Forcing suppliers to attest to the security of provided software is gaining adherents: Just ask Kaspersky Lab.
Last month, the anti-malware company became the target of a hacker that used an SQL injection attack to gain access to the firm's support website. The attacker, a Romanian hacker, posted the details of the attack on his blog, claiming that he could access customer information and providing, as evidence, the details of the internal database table structure. A forensic investigation by database security expert David Litchfield determined that no customer data was accessed.
In the end, while there was a vulnerability, it wasnt nearly as bad as it could have been.
Some might consider this to be a ho-hum story of a mediocre security bug that got overplayed because the attacker was publicizing it and the target was a well known computer security company. I find it interesting because Kaspersky didnt develop the vulnerable Web site code. Instead, a third-party under contract provided the code to the company.
At a press conference, Roel Schouwenberg, the companys senior antivirus researcher, laid the blame on his own company. "It was basically our fault. It slipped through our review process that normally all our code goes through," he said.
Kaspersky wasnt blaming the company from which they purchased the code. To their credit, they were blaming themselves because they were the ones who accepted vulnerable code and deployed it.
Kaspersky's statement, however, points the way to a solution. Companies that want to take security seriously need to apply a review, not only to code they develop, but to the code they purchase. If purchasers don't hold sellers accountable, they will never solve the software security problem.
Its undeniable that software developers building both packaged and custom developed software have a secure coding problem. Some of the major classes of vulnerabilities and how to prevent them have been known for 10 years or more, but they are still getting into software and causing problems for companies and their customers. Even companies that get security for their own development — still a minority, to be sure &mash; totally ignore quality when they outsource or buy software.

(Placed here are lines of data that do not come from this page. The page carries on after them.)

--- config.mk ---
export PLATFORM = sky130hd
export DESIGN_NAME = dtc_top
export DESIGN_NICKNAME = d
export VERILOG_FILES = /design/src/inc/dtc_pkg.sv /design/src/hdl/dtc_top.sv
export SDC_FILE = /design/constraint.sdc
export NUM_CORES = 1
export LEC_CHECK = 0
export ABC_AREA = 0
export BUFFER_PORTS_ARGS = -buffer_cell sky130_fd_sc_hd__buf_4
export CAP_MARGIN = 30
export CORE_ASPECT_RATIO = 1.4
export CORE_UTILIZATION = 33
export DETAILED_ROUTE_END_ITERATION = 10
export MAX_ROUTING_LAYER = met4
export SYNTH_ARGS = -nofsm -noshare
export SYNTH_HDL_FRONTEND = slang
export SYNTH_SLANG_ARGS = --single-unit
--- constraint.sdc ---
create_clock -name CLK -period 2.4 [get_ports CLK]
set_clock_uncertainty 0.15 [all_clocks]
set_input_delay 0.6 -clock CLK [delete_from_list [all_inputs] [get_ports CLK]]
set_output_delay 0.6 -clock CLK [all_outputs]
set_load 0.01 [all_outputs]
<file path="src/tmc_map.vh">
// register map, field positions and reset values of the waveform timer
`ifndef TMC_MAP_VH
`define TMC_MAP_VH

// byte offsets on the apb bus
`define TMC_WOC_OFS 8'h24
`define TMC_CTL_OFS 8'h28
`define TMC_CNT_OFS 8'h2C
`define TMC_CMPA_OFS 8'h30
`define TMC_CMPB_OFS 8'h34
`define TMC_FLG_OFS 8'h38
`define TMC_DIR_OFS 8'h3C

// waveform_output_control fields
`define TMC_COMA_HI 7
`define TMC_COMA_LO 6
`define TMC_COMB_HI 5
`define TMC_COMB_LO 4
`define TMC_WGM_HI 1
`define TMC_WGM_LO 0

// control register fields
`define TMC_WGM2_BIT 3
`define TMC_CS_HI 2
`define TMC_CS_LO 0

// flag register fields, write one to clear
`define TMC_OVF_BIT 0
`define TMC_CFA_BIT 1

// reset values
`define TMC_REG_RST 8'h00
`define TMC_FLG_RST 1'b0

// count limits
`define TMC_MAX 8'hFF
`define TMC_BOTTOM 8'h00

// prescaler masks: tick when all masked bits are one
`define TMC_DIV8_M 10'h007
`define TMC_DIV64_M 10'h03F
`define TMC_DIV256_M 10'h0FF
`define TMC_DIV1024_M 10'h3FF

`endif

</file>
<file path="src/tmc_timer.v">
// waveform timer: mode decode, counter, compare units and apb registers
//////////////////////////////////////////////////////////////////////////
// Notes on behaviour
// - all logic on pclk; prescaled tick only qualifies counting, flags, waveform actions and pwm compare updates
// - nonzero channel A mode overrides pin, except code 1 in pwm without top bit and reserved modes 4,6; driver enabled by direction bit
// - nonzero channel B mode overrides pin, except code 1 in pwm and reserved modes 4,6; driver enabled by direction bit
// - non-pwm channel A: 0 off, 1 toggle, 2 clear, 3 set on match
// - fast pwm A: 1 off or toggle by top bit; 2/3 match vs bottom
// - fast pwm: compare equal top with upper bit set acts only at bottom
// - phase pwm A: 1 off or toggle; 2 clear up set down; 3 opposite
// - phase pwm: compare equal top with upper bit set acts at top
// - non-pwm channel B: 0 off, 1 toggle, 2 clear, 3 set on match
// - fast pwm B: 1 reserved; 2 clear match set bottom; 3 inverse
// - phase pwm B: 1 reserved; 2 clear up set down; 3 reversed
// - bits 3 and 2 of waveform output control always read zero
// - three-bit mode from two low bits plus top bit in control register
// - modes 0,1,3 top 0xFF; 2,5,7 top compare A; 4,6 reserved
// - compare update immediate, at top in phase pwm, bottom in fast pwm
// - overflow at max in 0,2,3; bottom in phase pwm; top in mode 7
// - clear-on-match and mode 7: match A sets flag and clears counter
// - counter counts and flags set only on prescaled tick cycles; apb writes load the count or clear flags on any pclk
// - prescaler divides by 1, 8, 64, 256 or 1024
//////////////////////////////////////////////////////////////////////////
//
// The APB interface to the registers is this design's own decision.
`timescale 1ns/1ns
`include "tmc_map.vh"

module tmc_timer (
	input wire pclk,
	input wire presetn,
	input wire psel,
	input wire penable,
	input wire pwrite,
	input wire [7:0] paddr,
	input wire [31:0] pwdata,
	output wire [31:0] prdata,
	output wire pready,
	output wire pslverr,
	output wire channel_a_wave_out,
	output wire channel_a_wave_oe,
	output wire channel_a_override,
	output wire channel_b_wave_out,
	output wire channel_b_wave_oe,
	output wire channel_b_override,
	output wire overflow_flag,
	output wire compare_a_flag,
	output wire compare_b_flag
);

localparam [2:0] M_NORMAL = 3'd0;
localparam [2:0] M_PC_FF = 3'd1;
localparam [2:0] M_CTC = 3'd2;
localparam [2:0] M_FAST_FF = 3'd3;
localparam [2:0] M_RSV4 = 3'd4;
localparam [2:0] M_PC_A = 3'd5;
localparam [2:0] M_RSV6 = 3'd6;
localparam [2:0] M_FAST_A = 3'd7;

//////////////////////////////////////////////////////////////////////////
// apb slave, one wait state

reg pready_q;
reg pslverr_q;
reg [31:0] prdata_q;
reg [7:0] woc_q;
reg [3:0] ctl_q;
reg [7:0] cnt_q;
reg [7:0] cmpa_buf_q;
reg [7:0] cmpb_buf_q;
reg [7:0] cmpa_q;
reg [7:0] cmpb_q;
reg [1:0] dir_q;
reg ovf_q;
reg down_q;
reg block_q;
reg [9:0] presc_q;
reg [31:0] rdata_d;
reg hit_d;
wire [2:0] flags;

wire setup = psel & penable & ~pready_q;
wire acc = psel & penable & pready_q;
wire wr = acc & pwrite;
wire wr_woc = wr & (paddr == `TMC_WOC_OFS);
wire wr_ctl = wr & (paddr == `TMC_CTL_OFS);
wire wr_cnt = wr & (paddr == `TMC_CNT_OFS);
wire wr_cmpa = wr & (paddr == `TMC_CMPA_OFS);
wire wr_cmpb = wr & (paddr == `TMC_CMPB_OFS);
wire wr_flg = wr & (paddr == `TMC_FLG_OFS);
wire wr_dir = wr & (paddr == `TMC_DIR_OFS);

always @* begin
	rdata_d = 32'h0000_0000;
	hit_d = 1'b1;
	case (paddr)
		// reserved bits stay zero on read
		`TMC_WOC_OFS: rdata_d[7:0] = {woc_q[7:4], 2'b00, woc_q[1:0]};
		`TMC_CTL_OFS: rdata_d[3:0] = ctl_q;
		`TMC_CNT_OFS: rdata_d[7:0] = cnt_q;
		`TMC_CMPA_OFS: rdata_d[7:0] = cmpa_buf_q;
		`TMC_CMPB_OFS: rdata_d[7:0] = cmpb_buf_q;
		`TMC_FLG_OFS: rdata_d[2:0] = flags;
		`TMC_DIR_OFS: rdata_d[1:0] = dir_q;
		default: hit_d = 1'b0;
	endcase
end

always @(posedge pclk or negedge presetn) begin
	if (!presetn) begin
		pready_q <= 1'b0;
		pslverr_q <= 1'b0;
		prdata_q <= 32'h0000_0000;
	end else begin
		pready_q <= setup;
		pslverr_q <= setup & ~hit_d;
		prdata_q <= (setup & ~pwrite) ? rdata_d : 32'h0000_0000;
	end
end

always @(posedge pclk or negedge presetn) begin
	if (!presetn) begin
		woc_q <= `TMC_REG_RST;
		ctl_q <= 4'h0;
		cmpa_buf_q <= `TMC_REG_RST;
		cmpb_buf_q <= `TMC_REG_RST;
		dir_q <= 2'b00;
	end else begin
		if (wr_woc)
			woc_q <= {pwdata[7:4], 2'b00, pwdata[1:0]};
		if (wr_ctl)
			ctl_q <= pwdata[3:0];
		if (wr_cmpa)
			cmpa_buf_q <= pwdata[7:0];
		if (wr_cmpb)
			cmpb_buf_q <= pwdata[7:0];
		if (wr_dir)
			dir_q <= pwdata[1:0];
	end
end

//////////////////////////////////////////////////////////////////////////
// mode decode

wire [2:0] mode = {ctl_q[`TMC_WGM2_BIT], woc_q[1:0]};
wire [2:0] cs = ctl_q[`TMC_CS_HI:`TMC_CS_LO];
wire is_fast = (mode == M_FAST_FF) | (mode == M_FAST_A);
wire is_pc = (mode == M_PC_FF) | (mode == M_PC_A);
wire is_np = (mode == M_NORMAL) | (mode == M_CTC);
wire top_a = (mode == M_CTC) | (mode == M_PC_A) | (mode == M_FAST_A);
wire [7:0] top = top_a ? cmpa_q : `TMC_MAX;

//////////////////////////////////////////////////////////////////////////
// prescaler; external clock selects count nothing, no pin here

reg tick;
always @* begin
	case (cs)
		3'd1: tick = 1'b1;
		3'd2: tick = (presc_q & `TMC_DIV8_M) == `TMC_DIV8_M;
		3'd3: tick = (presc_q & `TMC_DIV64_M) == `TMC_DIV64_M;
		3'd4: tick = (presc_q & `TMC_DIV256_M) == `TMC_DIV256_M;
		3'd5: tick = (presc_q & `TMC_DIV1024_M) == `TMC_DIV1024_M;
		default: tick = 1'b0;
	endcase
end

// tick is an enable on pclk, never a clock of its own
always @(posedge pclk or negedge presetn) begin
	if (!presetn)
		presc_q <= 10'h000;
	else if (cs == 3'd0)
		presc_q <= 10'h000;
	else
		presc_q <= presc_q + 10'h001;
end

//////////////////////////////////////////////////////////////////////////
// counter

wire at_top = tick & (cnt_q == top);
wire at_max = tick & (cnt_q == `TMC_MAX);
wire pc_bot = tick & down_q & (cnt_q == `TMC_BOTTOM);
wire pc_top = tick & ~down_q & (cnt_q == top);

always @(posedge pclk or negedge presetn) begin
	if (!presetn) begin
		cnt_q <= `TMC_BOTTOM;
		down_q <= 1'b0;
		block_q <= 1'b0;
	end else if (wr_cnt) begin
		// a written count blocks the match on the next tick
		cnt_q <= pwdata[7:0];
		block_q <= 1'b1;
	end else if (tick) begin
		block_q <= 1'b0;
		case (mode)
			M_CTC, M_FAST_FF, M_FAST_A: begin
				if (cnt_q == top)
					cnt_q <= `TMC_BOTTOM;
				else
					cnt_q <= cnt_q + 8'h01;
			end
			M_PC_FF, M_PC_A: begin
				if (!down_q && cnt_q == top) begin
					down_q <= 1'b1;
					cnt_q <= cnt_q - 8'h01;
				end else if (down_q && cnt_q == `TMC_BOTTOM) begin
					down_q <= 1'b0;
					cnt_q <= cnt_q + 8'h01;
				end else if (down_q)
					cnt_q <= cnt_q - 8'h01;
				else
					cnt_q <= cnt_q + 8'h01;
			end
			default: begin
				// normal and reserved modes free-run up
				down_q <= 1'b0;
				cnt_q <= cnt_q + 8'h01;
			end
		endcase
	end
end

//////////////////////////////////////////////////////////////////////////
// compare double buffer

wire upd = is_fast ? at_top : is_pc ? pc_top : 1'b1;

always @(posedge pclk or negedge presetn) begin
	if (!presetn) begin
		cmpa_q <= `TMC_REG_RST;
		cmpb_q <= `TMC_REG_RST;
	end else if (upd) begin
		cmpa_q <= cmpa_buf_q;
		cmpb_q <= cmpb_buf_q;
	end
end

//////////////////////////////////////////////////////////////////////////
// overflow flag, set wins over a write-one clear

reg ovf_set;
always @* begin
	case (mode)
		M_NORMAL, M_CTC, M_FAST_FF: ovf_set = at_max;
		M_PC_FF, M_PC_A: ovf_set = pc_bot;
		M_FAST_A: ovf_set = at_top;
		default: ovf_set = at_max;
	endcase
end

always @(posedge pclk or negedge presetn) begin
	if (!presetn)
		ovf_q <= `TMC_FLG_RST;
	else if (ovf_set)
		ovf_q <= 1'b1;
	else if (wr_flg && pwdata[`TMC_OVF_BIT])
		ovf_q <= 1'b0;
end

assign flags[`TMC_OVF_BIT] = ovf_q;

//////////////////////////////////////////////////////////////////////////
// compare units, index 0 is channel A, 1 is channel B

genvar i;
generate
	for (i = 0; i < 2; i = i + 1) begin : g_ch
		wire [1:0] com = (i == 0) ? woc_q[7:6] : woc_q[5:4];
		wire [7:0] ocr = (i == 0) ? cmpa_q : cmpb_q;
		wire match = tick & (cnt_q == ocr) & ~block_q;
		wire special = com[1] & (ocr == top);
		// up-count action: clear for code 2, set for code 3
		wire up_set = com[0];
		reg wave_q;
		reg conn_q;
		reg oe_q;
		reg flag_q;
		reg conn;
		reg act;
		reg nxt;

		always @* begin
			conn = 1'b0;
			act = 1'b0;
			nxt = wave_q;
			case (mode)
				M_NORMAL, M_CTC: begin
					conn = com != 2'b00;
					if (match) begin
						act = 1'b1;
						nxt = (com == 2'b01) ? ~wave_q : com[0];
					end
				end
				M_FAST_FF, M_FAST_A: begin
					if (com == 2'b01) begin
						// toggle only for A with top bit set
						conn = (i == 0) & ctl_q[`TMC_WGM2_BIT];
						if (conn && match) begin
							act = 1'b1;
							nxt = ~wave_q;
						end
					end else if (com[1]) begin
						conn = 1'b1;
						if (at_top) begin
							act = 1'b1;
							nxt = ~up_set;
						end else if (match && !special) begin
							act = 1'b1;
							nxt = up_set;
						end
					end
				end
				M_PC_FF, M_PC_A: begin
					if (com == 2'b01) begin
						conn = (i == 0) & ctl_q[`TMC_WGM2_BIT];
						if (conn && match) begin
							act = 1'b1;
							nxt = ~wave_q;
						end
					end else if (com[1]) begin
						conn = 1'b1;
						if (special) begin
							if (pc_top) begin
								// flat level: compare at top stays high for code 2, low for code 3
								act = 1'b1;
								nxt = ~up_set;
							end
						end else if (match) begin
							act = 1'b1;
							nxt = down_q ? ~up_set : up_set;
						end
					end
				end
				default: conn = 1'b0;
			endcase
		end

		always @(posedge pclk or negedge presetn) begin
			if (!presetn) begin
				wave_q <= 1'b0;
				conn_q <= 1'b0;
				oe_q <= 1'b0;
				flag_q <= `TMC_FLG_RST;
			end else begin
				if (act)
					wave_q <= nxt;
				conn_q <= conn;
				oe_q <= conn & dir_q[i];
				if (match)
					flag_q <= 1'b1;
				else if (wr_flg && pwdata[`TMC_CFA_BIT + i])
					flag_q <= 1'b0;
			end
		end

		assign flags[`TMC_CFA_BIT + i] = flag_q;
	end
endgenerate

//////////////////////////////////////////////////////////////////////////
// outputs, all from flops

assign prdata = prdata_q;
assign pready = pready_q;
assign pslverr = pslverr_q;
assign channel_a_wave_out = g_ch[0].wave_q;
assign channel_a_wave_oe = g_ch[0].oe_q;
assign channel_a_override = g_ch[0].conn_q;
assign channel_b_wave_out = g_ch[1].wave_q;
assign channel_b_wave_oe = g_ch[1].oe_q;
assign channel_b_override = g_ch[1].conn_q;
assign overflow_flag = ovf_q;
assign compare_a_flag = g_ch[0].flag_q;
assign compare_b_flag = g_ch[1].flag_q;

endmodule // tmc_timer

</file>
==> config.mk <==
export PLATFORM = sky130hd
export DESIGN_NAME = observe_mux
export DESIGN_NICKNAME = d
export VERILOG_FILES = /design/src/verilog/obs_pkg.sv /design/src/verilog/observe_mux.sv
export SDC_FILE = /design/constraint.sdc
export NUM_CORES = 1
export LEC_CHECK = 0
export CORE_MARGIN = 4
export CORE_UTILIZATION = 54
export CTS_CLUSTER_SIZE = 8
export DETAILED_ROUTE_END_ITERATION = 10
export DONT_BUFFER_PORTS = 1
export PLACE_DENSITY_LB_ADDON = 0.12
export SLEW_MARGIN = 0
export SYNTH_ARGS = -nofsm -noshare
export SYNTH_HDL_FRONTEND = slang
export SYNTH_HIERARCHICAL = 1
export SYNTH_SLANG_ARGS = --single-unit
==> constraint.sdc <==
create_clock -name CLK_SYS -period 2.8 [get_ports CLK_SYS]
set_input_delay 0.56 -clock CLK_SYS [delete_from_list [all_inputs] [get_ports CLK_SYS]]
set_output_delay 0.56 -clock CLK_SYS [all_outputs]
set_load 0.02 [all_outputs]
**config.mk**
```make
export PLATFORM = sky130hd
export DESIGN_NAME = contactless_cmd_irq_control
export DESIGN_NICKNAME = d
export VERILOG_FILES = /design/src/irq_ctrl_pkg.sv /design/src/contactless_cmd_irq_control.sv
export SDC_FILE = /design/constraint.sdc
export NUM_CORES = 1
export LEC_CHECK = 0
export BUFFER_PORTS_ARGS = -buffer_cell sky130_fd_sc_hd__buf_2
export CAP_MARGIN = 5
export CORE_AREA = 2 2 106 67
export CTS_CLUSTER_DIAMETER = 100
export DETAILED_ROUTE_END_ITERATION = 6
export DIE_AREA = 0 0 108 69
export MAX_ROUTING_LAYER = met4
export PLACE_DENSITY = 0.93
export SLEW_MARGIN = 20
export SYNTH_ARGS = -nofsm -noshare
export SYNTH_HDL_FRONTEND = slang
export SYNTH_SLANG_ARGS = --single-unit
```
**constraint.sdc**
```tcl
create_clock -name clk -period 2.6 [get_ports clk]
set_input_delay 0.13 -clock clk [delete_from_list [all_inputs] [get_ports clk]]
set_output_delay 0.13 -clock clk [all_outputs]
set_load 0.02 [all_outputs]
```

The availability of software security guidance, training, and tools hasnt made much of dent in the number of attacks, which I predict will get worse unless companies buying code — especially under contract — include provisions that require secure code. Sellers would need to show evidence of minimum due care in preventing vulnerabilities or their software wouldnt be fit to sell.
The obvious first place to implement this approach is when companies outsource part of their application development to an external party, such as Kaspersky did in the its recent case. In many transactions, the purchaser has leverage over the seller and can get the seller to agree to strict acceptance terms. The company gets the code delivered to them in source code form and performs the same security processes on it that they perform on their own code. If they find security problems in the code, they require the external party to fix the problems before final acceptance of the code and payment to the seller. If Kaspersky had followed that path, as they say they are going to, they would have prevented the cost and distraction of a PR problem.